(EXERCISE): Reproduce, from the lines below, exactly the stretch that begins at the line containing "insertion_delay_ns 0.35 \" and ends at the line containing "port_buffers 122 \", both included.
───── RECORDED INFORMATION
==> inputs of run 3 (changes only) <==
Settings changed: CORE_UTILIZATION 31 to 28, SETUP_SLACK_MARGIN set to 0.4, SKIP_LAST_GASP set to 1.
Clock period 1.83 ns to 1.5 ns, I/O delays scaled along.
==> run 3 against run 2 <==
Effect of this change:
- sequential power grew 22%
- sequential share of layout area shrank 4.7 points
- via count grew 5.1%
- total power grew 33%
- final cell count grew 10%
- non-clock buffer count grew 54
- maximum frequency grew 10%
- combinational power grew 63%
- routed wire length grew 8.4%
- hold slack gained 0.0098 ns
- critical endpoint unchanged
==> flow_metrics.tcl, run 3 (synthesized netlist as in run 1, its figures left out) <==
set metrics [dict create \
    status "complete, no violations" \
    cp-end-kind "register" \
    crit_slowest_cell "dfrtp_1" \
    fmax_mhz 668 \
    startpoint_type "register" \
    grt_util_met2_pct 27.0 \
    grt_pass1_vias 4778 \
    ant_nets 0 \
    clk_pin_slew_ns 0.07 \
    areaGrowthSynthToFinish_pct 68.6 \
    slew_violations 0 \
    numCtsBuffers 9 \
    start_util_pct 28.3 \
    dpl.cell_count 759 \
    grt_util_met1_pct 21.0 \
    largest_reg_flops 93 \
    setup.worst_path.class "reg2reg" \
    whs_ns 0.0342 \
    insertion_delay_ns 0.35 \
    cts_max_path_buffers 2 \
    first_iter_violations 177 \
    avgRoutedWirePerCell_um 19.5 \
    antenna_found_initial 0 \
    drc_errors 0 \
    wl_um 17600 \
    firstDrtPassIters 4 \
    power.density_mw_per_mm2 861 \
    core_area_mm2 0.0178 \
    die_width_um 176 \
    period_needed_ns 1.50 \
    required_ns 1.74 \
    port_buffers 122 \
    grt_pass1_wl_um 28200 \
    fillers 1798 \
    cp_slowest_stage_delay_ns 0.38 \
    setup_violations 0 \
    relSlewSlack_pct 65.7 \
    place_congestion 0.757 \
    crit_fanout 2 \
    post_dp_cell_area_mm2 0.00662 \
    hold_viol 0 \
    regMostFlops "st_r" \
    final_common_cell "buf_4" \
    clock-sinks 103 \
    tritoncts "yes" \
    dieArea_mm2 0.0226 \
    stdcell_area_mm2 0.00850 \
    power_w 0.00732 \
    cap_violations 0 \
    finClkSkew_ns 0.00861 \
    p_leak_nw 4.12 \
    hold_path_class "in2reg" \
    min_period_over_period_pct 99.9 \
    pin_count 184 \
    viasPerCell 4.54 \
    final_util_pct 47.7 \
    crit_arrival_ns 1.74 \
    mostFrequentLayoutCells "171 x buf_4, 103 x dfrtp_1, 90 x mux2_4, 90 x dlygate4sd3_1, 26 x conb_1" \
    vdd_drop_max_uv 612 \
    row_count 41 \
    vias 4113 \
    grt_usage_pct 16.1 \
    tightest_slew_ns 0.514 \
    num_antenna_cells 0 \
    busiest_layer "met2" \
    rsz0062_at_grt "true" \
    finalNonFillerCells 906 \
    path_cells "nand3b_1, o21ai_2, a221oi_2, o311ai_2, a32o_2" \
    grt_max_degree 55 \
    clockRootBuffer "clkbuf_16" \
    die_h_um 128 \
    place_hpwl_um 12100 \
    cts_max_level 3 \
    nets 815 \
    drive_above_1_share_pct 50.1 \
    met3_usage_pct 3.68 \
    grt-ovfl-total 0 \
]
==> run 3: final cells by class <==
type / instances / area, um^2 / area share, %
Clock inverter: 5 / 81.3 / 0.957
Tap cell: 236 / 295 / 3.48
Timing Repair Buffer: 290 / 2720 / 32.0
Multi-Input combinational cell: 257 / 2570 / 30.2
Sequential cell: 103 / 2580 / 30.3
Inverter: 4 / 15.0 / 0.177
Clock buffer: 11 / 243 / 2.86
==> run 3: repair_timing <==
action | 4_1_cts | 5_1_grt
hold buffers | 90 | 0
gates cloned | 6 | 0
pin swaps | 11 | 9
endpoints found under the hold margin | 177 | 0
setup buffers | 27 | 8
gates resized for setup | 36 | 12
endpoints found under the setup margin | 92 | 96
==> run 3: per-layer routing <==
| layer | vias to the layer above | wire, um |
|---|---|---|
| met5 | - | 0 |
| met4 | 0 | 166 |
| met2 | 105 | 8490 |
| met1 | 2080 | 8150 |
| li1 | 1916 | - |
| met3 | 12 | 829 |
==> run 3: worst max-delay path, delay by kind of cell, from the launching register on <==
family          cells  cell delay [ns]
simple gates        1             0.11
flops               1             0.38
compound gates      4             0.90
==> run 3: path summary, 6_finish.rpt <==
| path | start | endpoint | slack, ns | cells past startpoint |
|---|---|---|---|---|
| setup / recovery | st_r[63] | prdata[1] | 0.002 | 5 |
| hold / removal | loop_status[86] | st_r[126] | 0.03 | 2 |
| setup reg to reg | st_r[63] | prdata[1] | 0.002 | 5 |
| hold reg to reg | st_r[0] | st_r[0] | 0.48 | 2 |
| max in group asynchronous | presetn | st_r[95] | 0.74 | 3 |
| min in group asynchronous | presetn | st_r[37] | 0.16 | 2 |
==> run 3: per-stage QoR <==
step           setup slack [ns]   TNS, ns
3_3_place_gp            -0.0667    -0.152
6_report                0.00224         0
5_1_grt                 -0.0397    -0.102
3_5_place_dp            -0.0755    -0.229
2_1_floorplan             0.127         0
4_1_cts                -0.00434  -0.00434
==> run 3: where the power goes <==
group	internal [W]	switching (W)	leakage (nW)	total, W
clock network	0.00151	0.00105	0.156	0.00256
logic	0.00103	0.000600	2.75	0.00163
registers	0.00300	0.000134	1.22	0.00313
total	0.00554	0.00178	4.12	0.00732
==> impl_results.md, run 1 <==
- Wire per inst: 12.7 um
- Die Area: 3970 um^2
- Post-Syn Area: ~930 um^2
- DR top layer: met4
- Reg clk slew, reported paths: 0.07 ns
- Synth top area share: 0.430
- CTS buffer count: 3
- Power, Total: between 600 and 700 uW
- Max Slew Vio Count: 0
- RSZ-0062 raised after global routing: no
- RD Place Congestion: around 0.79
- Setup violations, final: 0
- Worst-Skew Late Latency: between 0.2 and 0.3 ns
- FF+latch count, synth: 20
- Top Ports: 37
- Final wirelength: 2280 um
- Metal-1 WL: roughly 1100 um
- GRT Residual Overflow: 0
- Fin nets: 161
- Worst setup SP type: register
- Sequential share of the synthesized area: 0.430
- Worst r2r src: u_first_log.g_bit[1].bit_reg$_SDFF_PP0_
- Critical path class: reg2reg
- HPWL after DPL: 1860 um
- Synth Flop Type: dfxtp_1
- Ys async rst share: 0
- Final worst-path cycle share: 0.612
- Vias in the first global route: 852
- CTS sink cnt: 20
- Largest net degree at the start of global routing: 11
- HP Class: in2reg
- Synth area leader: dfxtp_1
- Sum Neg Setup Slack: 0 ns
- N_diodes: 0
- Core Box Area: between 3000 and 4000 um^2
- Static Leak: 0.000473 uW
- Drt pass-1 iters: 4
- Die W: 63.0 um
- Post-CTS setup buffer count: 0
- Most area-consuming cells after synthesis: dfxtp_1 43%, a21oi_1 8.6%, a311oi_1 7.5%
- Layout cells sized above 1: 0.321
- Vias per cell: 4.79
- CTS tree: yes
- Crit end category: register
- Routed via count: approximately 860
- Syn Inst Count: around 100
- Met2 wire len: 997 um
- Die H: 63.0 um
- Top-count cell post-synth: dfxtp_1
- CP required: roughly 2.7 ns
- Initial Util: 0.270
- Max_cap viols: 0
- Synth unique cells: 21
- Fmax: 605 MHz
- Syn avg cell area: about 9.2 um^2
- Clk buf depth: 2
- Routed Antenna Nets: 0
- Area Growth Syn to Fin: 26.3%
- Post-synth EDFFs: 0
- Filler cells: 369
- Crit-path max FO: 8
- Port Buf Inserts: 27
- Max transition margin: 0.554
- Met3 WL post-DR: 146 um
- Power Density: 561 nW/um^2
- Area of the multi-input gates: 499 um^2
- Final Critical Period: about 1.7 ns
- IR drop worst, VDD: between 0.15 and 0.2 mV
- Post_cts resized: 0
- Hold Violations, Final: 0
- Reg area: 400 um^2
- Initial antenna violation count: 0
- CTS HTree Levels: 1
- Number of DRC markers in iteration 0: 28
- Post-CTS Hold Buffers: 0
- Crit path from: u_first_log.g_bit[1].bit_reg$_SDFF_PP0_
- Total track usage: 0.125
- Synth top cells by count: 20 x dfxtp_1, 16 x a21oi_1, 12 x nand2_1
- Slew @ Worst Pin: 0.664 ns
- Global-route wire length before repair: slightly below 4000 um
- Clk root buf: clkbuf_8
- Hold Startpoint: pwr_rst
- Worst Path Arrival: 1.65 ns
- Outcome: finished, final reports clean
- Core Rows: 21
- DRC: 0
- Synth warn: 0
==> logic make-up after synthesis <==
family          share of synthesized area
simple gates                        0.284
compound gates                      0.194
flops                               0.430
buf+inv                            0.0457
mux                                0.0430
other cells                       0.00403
──────────
───── RECORDED INFORMATION
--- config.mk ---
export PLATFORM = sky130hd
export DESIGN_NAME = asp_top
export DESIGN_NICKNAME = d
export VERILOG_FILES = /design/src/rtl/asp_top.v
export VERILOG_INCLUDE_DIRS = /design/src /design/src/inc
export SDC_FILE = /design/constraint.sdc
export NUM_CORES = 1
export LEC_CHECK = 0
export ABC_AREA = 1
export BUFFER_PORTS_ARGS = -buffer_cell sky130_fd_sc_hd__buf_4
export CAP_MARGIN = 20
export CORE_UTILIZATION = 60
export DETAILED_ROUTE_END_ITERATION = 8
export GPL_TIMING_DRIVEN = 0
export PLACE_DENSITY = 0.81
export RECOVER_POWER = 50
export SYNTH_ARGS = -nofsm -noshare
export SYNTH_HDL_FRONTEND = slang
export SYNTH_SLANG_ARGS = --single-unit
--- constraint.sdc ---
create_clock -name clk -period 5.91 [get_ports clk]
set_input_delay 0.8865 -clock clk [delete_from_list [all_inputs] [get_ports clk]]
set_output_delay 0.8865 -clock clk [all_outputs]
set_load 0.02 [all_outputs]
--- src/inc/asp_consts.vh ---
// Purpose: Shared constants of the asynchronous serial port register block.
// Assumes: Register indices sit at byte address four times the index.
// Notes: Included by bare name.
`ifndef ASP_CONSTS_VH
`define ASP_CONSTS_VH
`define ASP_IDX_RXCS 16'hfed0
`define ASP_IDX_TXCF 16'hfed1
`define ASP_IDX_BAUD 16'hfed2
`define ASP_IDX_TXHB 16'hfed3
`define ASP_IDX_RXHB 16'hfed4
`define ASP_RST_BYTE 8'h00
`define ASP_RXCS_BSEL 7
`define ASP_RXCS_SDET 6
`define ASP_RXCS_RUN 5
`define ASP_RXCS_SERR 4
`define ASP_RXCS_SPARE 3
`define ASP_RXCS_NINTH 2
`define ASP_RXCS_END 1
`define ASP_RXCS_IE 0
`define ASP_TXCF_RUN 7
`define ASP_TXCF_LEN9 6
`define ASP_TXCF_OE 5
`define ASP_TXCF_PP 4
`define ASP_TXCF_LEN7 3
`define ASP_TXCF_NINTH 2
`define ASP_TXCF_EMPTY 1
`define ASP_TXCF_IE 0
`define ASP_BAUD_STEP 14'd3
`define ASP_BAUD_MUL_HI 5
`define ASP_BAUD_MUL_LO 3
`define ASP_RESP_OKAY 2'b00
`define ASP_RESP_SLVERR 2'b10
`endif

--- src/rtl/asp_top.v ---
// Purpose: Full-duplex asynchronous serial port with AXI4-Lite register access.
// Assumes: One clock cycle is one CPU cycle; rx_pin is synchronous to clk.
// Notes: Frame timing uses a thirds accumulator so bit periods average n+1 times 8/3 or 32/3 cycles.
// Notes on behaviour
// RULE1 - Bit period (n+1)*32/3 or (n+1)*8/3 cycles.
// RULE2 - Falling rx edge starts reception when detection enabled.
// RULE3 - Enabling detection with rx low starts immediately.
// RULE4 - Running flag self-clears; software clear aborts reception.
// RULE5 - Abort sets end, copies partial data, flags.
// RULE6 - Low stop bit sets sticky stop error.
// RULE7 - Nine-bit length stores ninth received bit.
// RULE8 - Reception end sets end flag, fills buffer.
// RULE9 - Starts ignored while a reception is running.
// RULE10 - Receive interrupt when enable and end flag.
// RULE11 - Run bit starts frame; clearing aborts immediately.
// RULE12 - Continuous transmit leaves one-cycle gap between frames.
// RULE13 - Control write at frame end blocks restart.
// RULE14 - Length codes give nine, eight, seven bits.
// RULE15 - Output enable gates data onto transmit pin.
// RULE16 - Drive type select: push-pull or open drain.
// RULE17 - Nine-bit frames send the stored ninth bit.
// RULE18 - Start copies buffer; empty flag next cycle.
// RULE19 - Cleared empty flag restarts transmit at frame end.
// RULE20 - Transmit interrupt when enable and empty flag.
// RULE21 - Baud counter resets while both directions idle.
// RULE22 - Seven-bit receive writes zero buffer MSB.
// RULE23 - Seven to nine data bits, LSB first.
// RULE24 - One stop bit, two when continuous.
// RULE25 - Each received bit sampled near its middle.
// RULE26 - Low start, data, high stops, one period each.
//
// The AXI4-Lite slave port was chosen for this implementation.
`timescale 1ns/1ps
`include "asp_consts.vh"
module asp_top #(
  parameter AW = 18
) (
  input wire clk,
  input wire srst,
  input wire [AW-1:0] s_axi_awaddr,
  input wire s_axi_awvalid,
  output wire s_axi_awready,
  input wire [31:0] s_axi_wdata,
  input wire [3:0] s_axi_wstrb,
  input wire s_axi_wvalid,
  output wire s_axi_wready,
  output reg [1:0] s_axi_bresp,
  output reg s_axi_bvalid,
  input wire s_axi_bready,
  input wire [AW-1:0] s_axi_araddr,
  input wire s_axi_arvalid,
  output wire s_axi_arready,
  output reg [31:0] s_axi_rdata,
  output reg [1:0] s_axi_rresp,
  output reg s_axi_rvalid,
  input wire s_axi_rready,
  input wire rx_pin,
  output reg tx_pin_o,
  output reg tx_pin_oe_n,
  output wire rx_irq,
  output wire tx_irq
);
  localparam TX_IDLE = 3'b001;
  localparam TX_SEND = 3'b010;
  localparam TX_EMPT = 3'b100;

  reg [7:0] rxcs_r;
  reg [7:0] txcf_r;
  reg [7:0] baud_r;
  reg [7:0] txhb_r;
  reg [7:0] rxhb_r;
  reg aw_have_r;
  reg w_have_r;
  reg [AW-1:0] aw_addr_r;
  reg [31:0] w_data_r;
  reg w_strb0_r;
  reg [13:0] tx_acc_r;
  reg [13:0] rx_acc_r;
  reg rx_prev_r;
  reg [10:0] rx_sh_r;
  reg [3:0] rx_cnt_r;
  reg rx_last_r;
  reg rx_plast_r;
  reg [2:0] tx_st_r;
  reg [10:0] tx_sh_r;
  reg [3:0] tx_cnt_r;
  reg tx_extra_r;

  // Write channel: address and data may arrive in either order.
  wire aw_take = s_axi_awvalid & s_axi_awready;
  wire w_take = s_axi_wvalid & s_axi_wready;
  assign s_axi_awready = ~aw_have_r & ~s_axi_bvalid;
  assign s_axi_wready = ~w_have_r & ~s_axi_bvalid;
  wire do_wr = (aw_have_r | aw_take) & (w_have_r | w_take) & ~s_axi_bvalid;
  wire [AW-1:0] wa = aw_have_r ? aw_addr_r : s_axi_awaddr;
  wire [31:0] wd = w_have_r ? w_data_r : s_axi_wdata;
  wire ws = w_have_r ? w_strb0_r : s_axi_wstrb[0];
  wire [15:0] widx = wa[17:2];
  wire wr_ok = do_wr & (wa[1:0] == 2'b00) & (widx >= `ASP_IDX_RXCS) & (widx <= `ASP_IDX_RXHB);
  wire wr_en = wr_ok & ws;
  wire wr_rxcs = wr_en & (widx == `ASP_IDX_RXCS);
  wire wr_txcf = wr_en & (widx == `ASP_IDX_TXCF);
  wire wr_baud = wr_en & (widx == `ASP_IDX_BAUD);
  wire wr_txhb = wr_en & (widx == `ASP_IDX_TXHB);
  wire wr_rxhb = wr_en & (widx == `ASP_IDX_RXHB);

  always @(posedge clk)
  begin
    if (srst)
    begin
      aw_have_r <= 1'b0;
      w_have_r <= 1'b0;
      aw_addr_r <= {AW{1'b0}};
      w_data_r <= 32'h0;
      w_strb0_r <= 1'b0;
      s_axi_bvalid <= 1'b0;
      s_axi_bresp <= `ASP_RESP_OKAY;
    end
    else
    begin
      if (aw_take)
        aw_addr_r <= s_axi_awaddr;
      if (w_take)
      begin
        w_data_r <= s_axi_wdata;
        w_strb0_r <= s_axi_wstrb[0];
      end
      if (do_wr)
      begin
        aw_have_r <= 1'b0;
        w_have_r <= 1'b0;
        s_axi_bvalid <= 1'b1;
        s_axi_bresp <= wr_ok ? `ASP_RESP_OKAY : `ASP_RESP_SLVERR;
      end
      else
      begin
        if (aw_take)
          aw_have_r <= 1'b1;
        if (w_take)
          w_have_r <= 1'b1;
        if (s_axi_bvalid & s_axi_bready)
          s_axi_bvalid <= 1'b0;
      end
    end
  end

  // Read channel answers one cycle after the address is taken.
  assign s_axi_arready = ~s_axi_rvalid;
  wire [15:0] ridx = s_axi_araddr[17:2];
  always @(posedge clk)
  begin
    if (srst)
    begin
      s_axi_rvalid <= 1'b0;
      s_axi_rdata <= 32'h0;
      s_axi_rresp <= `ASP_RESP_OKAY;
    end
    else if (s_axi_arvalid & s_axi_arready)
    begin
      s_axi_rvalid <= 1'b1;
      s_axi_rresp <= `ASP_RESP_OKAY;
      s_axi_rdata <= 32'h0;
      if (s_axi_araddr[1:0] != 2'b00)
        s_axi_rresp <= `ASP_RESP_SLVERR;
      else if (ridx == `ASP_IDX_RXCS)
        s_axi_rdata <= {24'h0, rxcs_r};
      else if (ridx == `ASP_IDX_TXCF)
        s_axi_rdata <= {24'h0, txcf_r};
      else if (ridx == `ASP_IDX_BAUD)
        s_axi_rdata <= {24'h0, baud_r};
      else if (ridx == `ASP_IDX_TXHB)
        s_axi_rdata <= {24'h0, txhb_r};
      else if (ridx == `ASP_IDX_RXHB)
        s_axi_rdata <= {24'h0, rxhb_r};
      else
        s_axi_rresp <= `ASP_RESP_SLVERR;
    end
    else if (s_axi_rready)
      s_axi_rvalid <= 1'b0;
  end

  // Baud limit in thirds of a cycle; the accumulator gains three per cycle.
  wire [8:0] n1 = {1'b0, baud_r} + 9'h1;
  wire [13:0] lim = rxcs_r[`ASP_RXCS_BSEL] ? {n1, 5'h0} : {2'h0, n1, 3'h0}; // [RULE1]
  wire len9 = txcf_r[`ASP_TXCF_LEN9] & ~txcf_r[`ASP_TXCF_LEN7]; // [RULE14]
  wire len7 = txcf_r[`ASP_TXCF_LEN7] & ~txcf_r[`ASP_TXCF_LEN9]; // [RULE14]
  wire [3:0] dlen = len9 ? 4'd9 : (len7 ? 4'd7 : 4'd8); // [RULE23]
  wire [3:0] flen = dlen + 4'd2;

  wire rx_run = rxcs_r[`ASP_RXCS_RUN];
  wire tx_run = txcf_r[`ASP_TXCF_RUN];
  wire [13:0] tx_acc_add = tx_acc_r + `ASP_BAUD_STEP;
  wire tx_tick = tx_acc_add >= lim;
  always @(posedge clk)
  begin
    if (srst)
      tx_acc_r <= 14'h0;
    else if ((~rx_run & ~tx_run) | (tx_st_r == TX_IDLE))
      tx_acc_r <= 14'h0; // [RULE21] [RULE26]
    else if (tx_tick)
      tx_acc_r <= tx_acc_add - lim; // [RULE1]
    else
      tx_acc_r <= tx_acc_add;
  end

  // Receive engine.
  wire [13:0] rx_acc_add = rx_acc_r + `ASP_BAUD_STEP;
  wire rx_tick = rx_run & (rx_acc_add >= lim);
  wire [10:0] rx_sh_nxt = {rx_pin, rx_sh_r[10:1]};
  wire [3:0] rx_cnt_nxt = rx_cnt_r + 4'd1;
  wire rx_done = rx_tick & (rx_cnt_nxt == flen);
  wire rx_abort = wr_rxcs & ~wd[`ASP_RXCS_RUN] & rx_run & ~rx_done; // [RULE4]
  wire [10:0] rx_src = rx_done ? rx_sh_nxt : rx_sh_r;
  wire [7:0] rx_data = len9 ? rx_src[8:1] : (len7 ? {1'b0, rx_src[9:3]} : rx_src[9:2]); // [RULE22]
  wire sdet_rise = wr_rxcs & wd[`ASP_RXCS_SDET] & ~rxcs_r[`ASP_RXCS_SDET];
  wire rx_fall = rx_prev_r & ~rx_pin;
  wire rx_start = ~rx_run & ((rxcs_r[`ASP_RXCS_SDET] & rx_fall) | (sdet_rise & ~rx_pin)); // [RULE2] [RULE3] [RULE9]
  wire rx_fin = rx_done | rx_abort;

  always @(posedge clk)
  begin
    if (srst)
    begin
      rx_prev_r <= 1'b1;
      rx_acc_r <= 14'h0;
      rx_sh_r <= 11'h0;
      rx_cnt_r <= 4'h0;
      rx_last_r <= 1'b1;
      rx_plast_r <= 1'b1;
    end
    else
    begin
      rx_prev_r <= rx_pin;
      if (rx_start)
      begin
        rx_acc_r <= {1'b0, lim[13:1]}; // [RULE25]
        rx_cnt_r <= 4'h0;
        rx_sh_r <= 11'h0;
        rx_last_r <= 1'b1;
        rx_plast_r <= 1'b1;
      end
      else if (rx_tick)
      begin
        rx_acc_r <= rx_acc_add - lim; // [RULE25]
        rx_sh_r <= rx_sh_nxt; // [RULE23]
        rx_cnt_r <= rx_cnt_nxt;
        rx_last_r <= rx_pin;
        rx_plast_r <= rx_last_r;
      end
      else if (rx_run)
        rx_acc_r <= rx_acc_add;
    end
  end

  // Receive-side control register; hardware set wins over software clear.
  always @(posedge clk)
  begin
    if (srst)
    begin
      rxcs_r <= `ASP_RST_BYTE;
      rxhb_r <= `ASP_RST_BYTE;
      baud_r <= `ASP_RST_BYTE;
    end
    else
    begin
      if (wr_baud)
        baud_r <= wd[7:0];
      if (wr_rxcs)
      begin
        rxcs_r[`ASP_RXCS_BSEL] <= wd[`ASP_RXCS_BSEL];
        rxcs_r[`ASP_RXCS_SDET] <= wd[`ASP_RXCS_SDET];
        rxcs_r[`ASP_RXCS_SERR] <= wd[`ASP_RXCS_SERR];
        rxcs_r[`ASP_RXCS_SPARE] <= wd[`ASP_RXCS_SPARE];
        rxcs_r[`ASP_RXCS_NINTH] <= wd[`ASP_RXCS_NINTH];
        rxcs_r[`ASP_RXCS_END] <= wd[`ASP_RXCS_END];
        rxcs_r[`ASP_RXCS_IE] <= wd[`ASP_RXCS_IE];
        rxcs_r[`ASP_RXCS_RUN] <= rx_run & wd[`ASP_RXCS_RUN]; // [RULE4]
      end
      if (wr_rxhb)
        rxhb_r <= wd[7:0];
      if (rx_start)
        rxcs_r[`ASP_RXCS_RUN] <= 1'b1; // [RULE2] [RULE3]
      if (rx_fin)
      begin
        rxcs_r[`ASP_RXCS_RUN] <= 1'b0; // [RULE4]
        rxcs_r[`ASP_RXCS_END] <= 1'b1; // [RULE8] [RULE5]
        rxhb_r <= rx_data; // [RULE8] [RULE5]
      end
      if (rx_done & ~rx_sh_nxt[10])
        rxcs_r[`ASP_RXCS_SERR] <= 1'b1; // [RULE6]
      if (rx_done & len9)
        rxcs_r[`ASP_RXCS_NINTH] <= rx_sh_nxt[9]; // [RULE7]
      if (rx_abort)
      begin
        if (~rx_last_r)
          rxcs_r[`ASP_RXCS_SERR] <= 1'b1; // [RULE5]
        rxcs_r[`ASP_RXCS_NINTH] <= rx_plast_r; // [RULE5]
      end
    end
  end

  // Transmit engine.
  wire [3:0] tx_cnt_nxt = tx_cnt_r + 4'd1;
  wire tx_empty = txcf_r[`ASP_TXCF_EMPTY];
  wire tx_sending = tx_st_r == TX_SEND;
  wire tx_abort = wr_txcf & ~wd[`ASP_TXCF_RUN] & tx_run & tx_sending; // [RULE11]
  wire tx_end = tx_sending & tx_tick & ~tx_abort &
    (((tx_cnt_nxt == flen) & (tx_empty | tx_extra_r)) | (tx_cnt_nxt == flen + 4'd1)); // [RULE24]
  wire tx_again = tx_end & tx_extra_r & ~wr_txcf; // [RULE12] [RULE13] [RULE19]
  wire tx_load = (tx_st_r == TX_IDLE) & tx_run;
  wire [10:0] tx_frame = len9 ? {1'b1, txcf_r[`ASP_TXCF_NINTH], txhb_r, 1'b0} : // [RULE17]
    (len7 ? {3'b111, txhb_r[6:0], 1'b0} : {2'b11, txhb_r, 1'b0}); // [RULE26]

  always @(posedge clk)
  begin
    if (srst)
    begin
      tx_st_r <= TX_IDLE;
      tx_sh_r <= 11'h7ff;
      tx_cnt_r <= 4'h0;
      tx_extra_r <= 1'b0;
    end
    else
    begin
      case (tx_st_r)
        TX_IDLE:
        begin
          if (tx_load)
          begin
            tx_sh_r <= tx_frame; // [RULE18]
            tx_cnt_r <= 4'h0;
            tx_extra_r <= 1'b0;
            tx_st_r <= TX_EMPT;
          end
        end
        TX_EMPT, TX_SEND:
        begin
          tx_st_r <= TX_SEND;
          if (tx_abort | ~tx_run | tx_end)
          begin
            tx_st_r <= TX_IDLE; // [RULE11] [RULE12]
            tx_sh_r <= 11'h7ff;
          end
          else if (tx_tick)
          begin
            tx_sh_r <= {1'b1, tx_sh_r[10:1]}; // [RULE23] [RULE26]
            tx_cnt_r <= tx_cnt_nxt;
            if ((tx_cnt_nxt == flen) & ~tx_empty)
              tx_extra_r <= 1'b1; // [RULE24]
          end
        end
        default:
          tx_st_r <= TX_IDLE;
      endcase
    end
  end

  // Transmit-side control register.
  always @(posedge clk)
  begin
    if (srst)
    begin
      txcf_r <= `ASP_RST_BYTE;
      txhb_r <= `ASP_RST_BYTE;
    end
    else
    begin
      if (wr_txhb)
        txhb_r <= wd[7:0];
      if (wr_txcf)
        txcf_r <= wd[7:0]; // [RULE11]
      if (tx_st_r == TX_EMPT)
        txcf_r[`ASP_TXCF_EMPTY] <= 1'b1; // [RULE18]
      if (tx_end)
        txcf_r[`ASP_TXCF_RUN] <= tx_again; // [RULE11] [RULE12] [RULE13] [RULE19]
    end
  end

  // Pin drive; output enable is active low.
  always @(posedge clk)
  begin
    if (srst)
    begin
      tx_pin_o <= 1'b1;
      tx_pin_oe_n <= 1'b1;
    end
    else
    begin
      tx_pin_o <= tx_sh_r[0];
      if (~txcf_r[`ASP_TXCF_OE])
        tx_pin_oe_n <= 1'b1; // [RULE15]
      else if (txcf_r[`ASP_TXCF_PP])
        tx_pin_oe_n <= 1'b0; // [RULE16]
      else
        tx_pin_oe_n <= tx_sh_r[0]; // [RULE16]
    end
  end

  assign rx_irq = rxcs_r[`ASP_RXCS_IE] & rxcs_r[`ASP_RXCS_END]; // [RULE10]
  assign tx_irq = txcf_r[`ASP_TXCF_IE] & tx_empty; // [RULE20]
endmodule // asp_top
──────────
(ANSWER SPACE):
    insertion_delay_ns 0.35 \
    cts_max_path_buffers 2 \
    first_iter_violations 177 \
    avgRoutedWirePerCell_um 19.5 \
    antenna_found_initial 0 \
    drc_errors 0 \
    wl_um 17600 \
    firstDrtPassIters 4 \
    power.density_mw_per_mm2 861 \
    core_area_mm2 0.0178 \
    die_width_um 176 \
    period_needed_ns 1.50 \
    required_ns 1.74 \
    port_buffers 122 \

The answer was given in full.